**Extracted information**

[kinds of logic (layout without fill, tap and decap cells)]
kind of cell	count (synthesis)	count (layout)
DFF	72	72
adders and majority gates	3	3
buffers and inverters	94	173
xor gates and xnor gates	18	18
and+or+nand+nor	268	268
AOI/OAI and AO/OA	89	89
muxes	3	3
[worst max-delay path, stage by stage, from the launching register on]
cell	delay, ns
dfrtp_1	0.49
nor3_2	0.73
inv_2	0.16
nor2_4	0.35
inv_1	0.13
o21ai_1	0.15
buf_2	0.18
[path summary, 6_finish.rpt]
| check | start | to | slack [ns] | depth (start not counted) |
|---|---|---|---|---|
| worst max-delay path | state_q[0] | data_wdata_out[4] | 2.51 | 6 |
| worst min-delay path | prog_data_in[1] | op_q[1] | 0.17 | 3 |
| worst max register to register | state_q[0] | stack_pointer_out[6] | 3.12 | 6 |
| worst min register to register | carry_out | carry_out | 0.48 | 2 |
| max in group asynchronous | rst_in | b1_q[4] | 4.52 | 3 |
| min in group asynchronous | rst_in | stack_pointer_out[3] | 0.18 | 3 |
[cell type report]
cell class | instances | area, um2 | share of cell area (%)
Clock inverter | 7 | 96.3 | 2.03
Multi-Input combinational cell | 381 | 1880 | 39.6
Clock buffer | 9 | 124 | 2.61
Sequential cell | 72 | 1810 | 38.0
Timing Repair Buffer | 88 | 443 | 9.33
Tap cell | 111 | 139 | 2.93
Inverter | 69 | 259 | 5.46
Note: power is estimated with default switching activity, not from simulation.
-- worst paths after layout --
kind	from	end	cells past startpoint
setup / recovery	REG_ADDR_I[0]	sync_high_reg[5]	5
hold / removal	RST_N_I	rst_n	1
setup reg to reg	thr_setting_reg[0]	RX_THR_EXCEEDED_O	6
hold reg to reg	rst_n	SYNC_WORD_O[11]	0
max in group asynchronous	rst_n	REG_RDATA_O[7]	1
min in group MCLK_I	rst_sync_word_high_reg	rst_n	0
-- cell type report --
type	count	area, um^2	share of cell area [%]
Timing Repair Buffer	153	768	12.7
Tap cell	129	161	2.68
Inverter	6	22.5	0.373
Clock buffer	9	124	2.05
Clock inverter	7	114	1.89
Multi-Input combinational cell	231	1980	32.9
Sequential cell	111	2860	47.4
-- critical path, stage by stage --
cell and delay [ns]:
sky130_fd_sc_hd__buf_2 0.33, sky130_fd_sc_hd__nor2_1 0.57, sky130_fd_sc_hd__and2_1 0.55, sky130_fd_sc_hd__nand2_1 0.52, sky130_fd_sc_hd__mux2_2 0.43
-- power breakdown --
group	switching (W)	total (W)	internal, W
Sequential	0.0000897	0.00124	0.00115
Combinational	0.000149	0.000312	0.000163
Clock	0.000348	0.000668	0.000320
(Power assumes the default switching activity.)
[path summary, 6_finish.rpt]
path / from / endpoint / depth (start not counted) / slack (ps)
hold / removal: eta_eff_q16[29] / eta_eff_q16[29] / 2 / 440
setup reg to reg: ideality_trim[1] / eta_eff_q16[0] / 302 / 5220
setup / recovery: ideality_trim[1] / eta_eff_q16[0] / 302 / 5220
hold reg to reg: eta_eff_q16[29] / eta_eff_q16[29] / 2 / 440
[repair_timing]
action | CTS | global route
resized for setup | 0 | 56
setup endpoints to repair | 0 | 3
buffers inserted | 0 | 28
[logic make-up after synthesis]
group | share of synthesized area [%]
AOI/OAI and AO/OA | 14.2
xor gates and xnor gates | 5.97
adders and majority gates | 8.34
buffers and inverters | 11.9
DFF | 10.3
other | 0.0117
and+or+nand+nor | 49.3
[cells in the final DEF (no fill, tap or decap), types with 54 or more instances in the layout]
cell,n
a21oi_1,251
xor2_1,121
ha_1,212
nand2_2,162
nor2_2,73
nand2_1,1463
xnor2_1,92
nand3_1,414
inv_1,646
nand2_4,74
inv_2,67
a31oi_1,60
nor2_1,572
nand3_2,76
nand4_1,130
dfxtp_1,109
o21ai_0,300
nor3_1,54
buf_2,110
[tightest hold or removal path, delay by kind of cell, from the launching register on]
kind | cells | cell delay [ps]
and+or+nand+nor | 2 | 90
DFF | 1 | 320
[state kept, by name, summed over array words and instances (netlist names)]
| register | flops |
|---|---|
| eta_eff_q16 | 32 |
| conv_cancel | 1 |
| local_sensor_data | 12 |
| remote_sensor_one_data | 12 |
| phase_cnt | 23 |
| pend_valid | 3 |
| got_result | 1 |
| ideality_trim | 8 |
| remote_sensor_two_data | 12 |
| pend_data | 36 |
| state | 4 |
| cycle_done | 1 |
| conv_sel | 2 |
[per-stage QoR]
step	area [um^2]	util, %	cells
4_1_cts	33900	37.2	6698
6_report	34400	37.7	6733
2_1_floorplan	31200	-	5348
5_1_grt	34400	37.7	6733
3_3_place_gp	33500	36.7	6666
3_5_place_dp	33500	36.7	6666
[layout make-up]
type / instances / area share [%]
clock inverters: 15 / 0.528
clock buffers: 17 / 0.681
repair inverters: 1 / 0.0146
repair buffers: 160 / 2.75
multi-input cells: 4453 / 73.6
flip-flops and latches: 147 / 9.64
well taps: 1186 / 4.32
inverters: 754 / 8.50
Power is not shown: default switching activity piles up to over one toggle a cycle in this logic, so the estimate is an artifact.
`config.mk`:
```
export PLATFORM = sky130hd
export DESIGN_NAME = cffmb_bank
export DESIGN_NICKNAME = d
export VERILOG_FILES = /design/src/verilog/cffmb_pkg.sv /design/src/verilog/cffmb_event_sync.sv /design/src/verilog/cffmb_bank.sv
export VERILOG_INCLUDE_DIRS = /design/src /design/src/verilog
export SDC_FILE = /design/constraint.sdc
export NUM_CORES = 1
export LEC_CHECK = 0
export BUFFER_PORTS_ARGS = -buffer_cell sky130_fd_sc_hd__buf_2
export CAP_MARGIN = 5
export CORE_UTILIZATION = 50
export CTS_BUF_LIST = sky130_fd_sc_hd__clkbuf_4
export DETAILED_ROUTE_END_ITERATION = 10
export PLACE_DENSITY = 0.81
export SLEW_MARGIN = 5
export SYNTH_ARGS = -nofsm -noshare
export SYNTH_HDL_FRONTEND = slang
export SYNTH_SLANG_ARGS = --single-unit
```
`constraint.sdc`:
```
create_clock -name clk -period 3.1 [get_ports clk]
set_input_delay 0.155 -clock clk [delete_from_list [all_inputs] [get_ports clk]]
set_output_delay 0.155 -clock clk [all_outputs]
set_load 0.05 [all_outputs]
```
`config.mk`:
```
export PLATFORM = sky130hd
export DESIGN_NAME = gpt_top
export DESIGN_NICKNAME = d
export VERILOG_FILES = /design/src/hw/gpt_pkg.sv /design/src/hw/gpt_top.sv /design/src/hw/gpt_uart.sv
export SDC_FILE = /design/constraint.sdc
export NUM_CORES = 1
export LEC_CHECK = 0
export BUFFER_PORTS_ARGS = -buffer_cell sky130_fd_sc_hd__buf_2
export CELL_PAD_IN_SITES_DETAIL_PLACEMENT = 1
export CELL_PAD_IN_SITES_GLOBAL_PLACEMENT = 1
export CORE_MARGIN = 2
export CORE_UTILIZATION = 45
export CTS_BUF_LIST = sky130_fd_sc_hd__clkbuf_16
export DETAILED_ROUTE_END_ITERATION = 10
export PLACE_DENSITY = 0.86
export SLEW_MARGIN = 0
export SYNTH_ARGS = -nofsm -noshare
export SYNTH_HDL_FRONTEND = slang
export SYNTH_SLANG_ARGS = --single-unit
export TNS_END_PERCENT = 50
```
`constraint.sdc`:
```
create_clock -name clk -period 2.8 [get_ports clk]
set_input_delay 0 -clock clk [delete_from_list [all_inputs] [get_ports clk]]
set_output_delay 0 -clock clk [all_outputs]
set_load 0.05 [all_outputs]
```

**Work order**
Among the lines of the material, find those holding the word "fill" and return them.

**Reply**
[kinds of logic (layout without fill, tap and decap cells)]
[cells in the final DEF (no fill, tap or decap), types with 54 or more instances in the layout]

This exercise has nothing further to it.